This returns an integer success value.

mysql_store_result() -> Retrieves the entire result and returns a
pointer to it. (What we do now automatically.)
mysql_use_result() -> Also returns a pointer to the result also but
does not retrieve it yet, each row is retrieved one by one as and when
requested by the client.

So we could have something like:

func (client *Client) Query(sql string) (resCode int, err os.Error) {}

Here we would send the query command to the server, read the first
result packet (and probably store it for later) and return a response
to indicate that the query was successful, resCode could in fact
probably just be a boolean success value.

func (client *Client) StoreResult() (res *Result, err os.Error) {}

Here we would retrieve and process the entire result set and return a
pointer to it.

func (client *Client) UseResult() (res *Result, err os.Error) {}

Here we would retrieve the first few params up until a field EOF
packet is received, but leave the row data for now. Row retrieval
would be initiated every time we request a row from the result.

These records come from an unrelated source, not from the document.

==> src/rtl/ps2_kbd_rx.sv <==
// PS/2 keyboard receiver: synchronise and filter the PS/2 lines, deframe 11-bit frames,
// fold E0/F0 prefixes into flags and queue key events in a first-word-fall-through FIFO.
module ps2_kbd_rx #(
    parameter int SYNC_STAGES = 2,
    parameter int FILTER_LEN  = 8,
    parameter int TIMEOUT_CYC = 50000,
    parameter int FIFO_DEPTH  = 4
) (
    input  logic              clk,
    input  logic              rst_n,
    input  logic              PS2_CLK,
    input  logic              PS2_DAT,
    ps2_kbd_rx_if.master      evt
);

    localparam int FLT_W   = (FILTER_LEN > 1) ? $clog2(FILTER_LEN) : 1;
    localparam int TO_W    = $clog2(TIMEOUT_CYC + 1);
    localparam int PTR_W   = $clog2(FIFO_DEPTH);
    localparam int FCNT_W  = PTR_W + 1;
    localparam int ENTRY_W = 10;

    typedef enum logic [1:0] {
        ST_IDLE   = 2'd0,
        ST_DATA   = 2'd1,
        ST_PARITY = 2'd2,
        ST_STOP   = 2'd3
    } rx_state_t;

    // True when the vector holds an odd number of ones.
    function automatic logic odd_ones(input logic [8:0] v);
        return ^v;
    endfunction

    logic [SYNC_STAGES-1:0] clk_sync_r;
    logic [SYNC_STAGES-1:0] dat_sync_r;
    logic                   clk_s;
    logic                   dat_s;

    logic                   filt_r;
    logic                   filt_d_r;
    logic [FLT_W-1:0]       flt_cnt_r;
    logic                   fall_r;

    rx_state_t              state_r;
    logic [2:0]             bit_cnt_r;
    logic [7:0]             shift_r;
    logic                   par_r;
    logic                   ext_r;
    logic                   brk_r;
    logic [TO_W-1:0]        to_cnt_r;
    logic                   parity_err_r;
    logic                   frame_err_r;

    logic                   stop_eval_s;
    logic                   par_bad_s;
    logic                   stop_bad_s;
    logic                   push_s;
    logic                   timeout_s;
    logic [ENTRY_W-1:0]     push_data_s;

    logic [ENTRY_W-1:0]     mem_r [FIFO_DEPTH];
    logic [PTR_W-1:0]       wr_ptr_r;
    logic [PTR_W-1:0]       rd_ptr_r;
    logic [FCNT_W-1:0]      count_r;
    logic                   valid_r;
    logic                   full_r;
    logic                   overflow_r;
    logic [ENTRY_W-1:0]     head_r;

    logic                   pop_s;
    logic                   wr_ok_s;
    logic                   ovf_s;
    logic [PTR_W-1:0]       rd_ptr_nxt_s;
    logic [FCNT_W-1:0]      count_nxt_s;
    logic [ENTRY_W-1:0]     head_nxt_s;

    assign clk_s = clk_sync_r[SYNC_STAGES-1];
    assign dat_s = dat_sync_r[SYNC_STAGES-1];

    // Input synchronisers; preset high because an idle PS/2 bus floats high.
    always_ff @(posedge clk) begin
        if (!rst_n) begin
            clk_sync_r <= {SYNC_STAGES{1'b1}};
            dat_sync_r <= {SYNC_STAGES{1'b1}};
        end else begin
            clk_sync_r <= {clk_sync_r[SYNC_STAGES-2:0], PS2_CLK};
            dat_sync_r <= {dat_sync_r[SYNC_STAGES-2:0], PS2_DAT};
        end
    end

    // Glitch filter: filtered clock only follows after FILTER_LEN consecutive disagreeing samples.
    always_ff @(posedge clk) begin
        if (!rst_n) begin
            filt_r    <= 1'b1;
            flt_cnt_r <= {FLT_W{1'b0}};
        end else if (clk_s == filt_r) begin
            flt_cnt_r <= {FLT_W{1'b0}};
        end else if (flt_cnt_r == FLT_W'(FILTER_LEN - 1)) begin
            filt_r    <= ~filt_r;
            flt_cnt_r <= {FLT_W{1'b0}};
        end else begin
            flt_cnt_r <= flt_cnt_r + FLT_W'(1);
        end
    end

    // Falling-edge strobe, one cycle, the cycle after the filtered clock drops.
    always_ff @(posedge clk) begin
        if (!rst_n) begin
            filt_d_r <= 1'b1;
            fall_r   <= 1'b0;
        end else begin
            filt_d_r <= filt_r;
            fall_r   <= filt_d_r & ~filt_r;
        end
    end

    // Frame evaluation on the stop-bit strobe and the inter-edge timeout condition.
    always_comb begin
        stop_eval_s = fall_r && (state_r == ST_STOP);
        par_bad_s   = (odd_ones({shift_r, par_r}) == 1'b0);
        stop_bad_s  = (dat_s == 1'b0);
        push_data_s = {ext_r, brk_r, shift_r};
        if (stop_eval_s && !par_bad_s && !stop_bad_s &&
            (shift_r != 8'hE0) && (shift_r != 8'hF0)) begin
            push_s = 1'b1;
        end else begin
            push_s = 1'b0;
        end
        if (!fall_r && (state_r != ST_IDLE) && (to_cnt_r == TO_W'(TIMEOUT_CYC - 1))) begin
            timeout_s = 1'b1;
        end else begin
            timeout_s = 1'b0;
        end
    end

    // Deframing FSM with prefix flags, timeout counter and error pulses.
    always_ff @(posedge clk) begin
        if (!rst_n) begin
            state_r      <= ST_IDLE;
            bit_cnt_r    <= 3'd0;
            shift_r      <= 8'h00;
            par_r        <= 1'b0;
            ext_r        <= 1'b0;
            brk_r        <= 1'b0;
            to_cnt_r     <= {TO_W{1'b0}};
            parity_err_r <= 1'b0;
            frame_err_r  <= 1'b0;
        end else begin
            parity_err_r <= 1'b0;
            frame_err_r  <= 1'b0;
            if (fall_r || (state_r == ST_IDLE)) begin
                to_cnt_r <= {TO_W{1'b0}};
            end else begin
                to_cnt_r <= to_cnt_r + TO_W'(1);
            end

            if (timeout_s) begin
                state_r     <= ST_IDLE;
                frame_err_r <= 1'b1;
                ext_r       <= 1'b0;
                brk_r       <= 1'b0;
            end else if (fall_r) begin
                case (state_r)
                    ST_IDLE: begin
                        if (!dat_s) begin
                            state_r   <= ST_DATA;
                            bit_cnt_r <= 3'd0;
                        end else begin
                            state_r   <= ST_IDLE;
                        end
                    end
                    ST_DATA: begin
                        shift_r   <= {dat_s, shift_r[7:1]};
                        bit_cnt_r <= bit_cnt_r + 3'd1;
                        if (bit_cnt_r == 3'd7) begin
                            state_r <= ST_PARITY;
                        end else begin
                            state_r <= ST_DATA;
                        end
                    end
                    ST_PARITY: begin
                        par_r   <= dat_s;
                        state_r <= ST_STOP;
                    end
                    ST_STOP: begin
                        state_r <= ST_IDLE;
                        // Parity is judged before the stop bit so only one pulse fires per frame.
                        if (par_bad_s) begin
                            parity_err_r <= 1'b1;
                            ext_r        <= 1'b0;
                            brk_r        <= 1'b0;
                        end else if (stop_bad_s) begin
                            frame_err_r  <= 1'b1;
                            ext_r        <= 1'b0;
                            brk_r        <= 1'b0;
                        end else if (shift_r == 8'hE0) begin
                            ext_r        <= 1'b1;
                        end else if (shift_r == 8'hF0) begin
                            brk_r        <= 1'b1;
                        end else begin
                            ext_r        <= 1'b0;
                            brk_r        <= 1'b0;
                        end
                    end
                    default: begin
                        state_r <= ST_IDLE;
                    end
                endcase
            end else begin
                state_r <= state_r;
            end
        end
    end

    // FIFO next-state: head output is precomputed so it can be registered with valid.
    always_comb begin
        pop_s        = evt.rd_en && valid_r;
        ovf_s        = push_s && (count_r == FCNT_W'(FIFO_DEPTH)) && !pop_s;
        wr_ok_s      = push_s && !ovf_s;
        rd_ptr_nxt_s = pop_s ? (rd_ptr_r + PTR_W'(1)) : rd_ptr_r;
        count_nxt_s  = count_r + FCNT_W'(wr_ok_s) - FCNT_W'(pop_s);
        if (count_nxt_s == FCNT_W'(0)) begin
            head_nxt_s = {ENTRY_W{1'b0}};
        end else if (wr_ok_s && (wr_ptr_r == rd_ptr_nxt_s)) begin
            head_nxt_s = push_data_s;
        end else begin
            head_nxt_s = mem_r[rd_ptr_nxt_s];
        end
    end

    // FIFO storage, pointers and registered head/status outputs.
    always_ff @(posedge clk) begin
        if (!rst_n) begin
            for (int i = 0; i < FIFO_DEPTH; i++) begin
                mem_r[i] <= {ENTRY_W{1'b0}};
            end
            wr_ptr_r   <= {PTR_W{1'b0}};
            rd_ptr_r   <= {PTR_W{1'b0}};
            count_r    <= {FCNT_W{1'b0}};
            valid_r    <= 1'b0;
            full_r     <= 1'b0;
            overflow_r <= 1'b0;
            head_r     <= {ENTRY_W{1'b0}};
        end else begin
            if (wr_ok_s) begin
                mem_r[wr_ptr_r] <= push_data_s;
                wr_ptr_r        <= wr_ptr_r + PTR_W'(1);
            end else begin
                wr_ptr_r        <= wr_ptr_r;
            end
            rd_ptr_r   <= rd_ptr_nxt_s;
            count_r    <= count_nxt_s;
            valid_r    <= (count_nxt_s != FCNT_W'(0));
            full_r     <= (count_nxt_s == FCNT_W'(FIFO_DEPTH));
            overflow_r <= ovf_s;
            head_r     <= head_nxt_s;
        end
    end

    assign evt.valid      = valid_r;
    assign evt.is_ext     = head_r[9];
    assign evt.is_break   = head_r[8];
    assign evt.code       = head_r[7:0];
    assign evt.fifo_full  = full_r;
    assign evt.parity_err = parity_err_r;
    assign evt.frame_err  = frame_err_r;
    assign evt.overflow   = overflow_r;

endmodule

func (client *Client) FreeResult() {}

Remove the current result from memory, if there are unreceived packets
"on the wire" we need to remove them.

Tom Lee

unread,
Jan 11, 2011, 4:53:27 AM1/11/11
to gom...@googlegroups.com

On 11/01/11 18:34, Phil Bayfield wrote:
This is the work flow for the C API:

mysql_query("select * from blah")

This returns an integer success value.

mysql_store_result() -> Retrieves the entire result and returns a
pointer to it. (What we do now automatically.)
mysql_use_result() -> Also returns a pointer to the result also but
does not retrieve it yet, each row is retrieved one by one as and when
requested by the client.

So we could have something like:

func (client *Client) Query(sql string) (resCode int, err os.Error) {}


I'd suggest that resCode wasn't necessary i.e.:
func (c *Client) Query(sql string) os.Error
Seems more idiomatic to simply look at the error than rely on a status code and an error. What do you think?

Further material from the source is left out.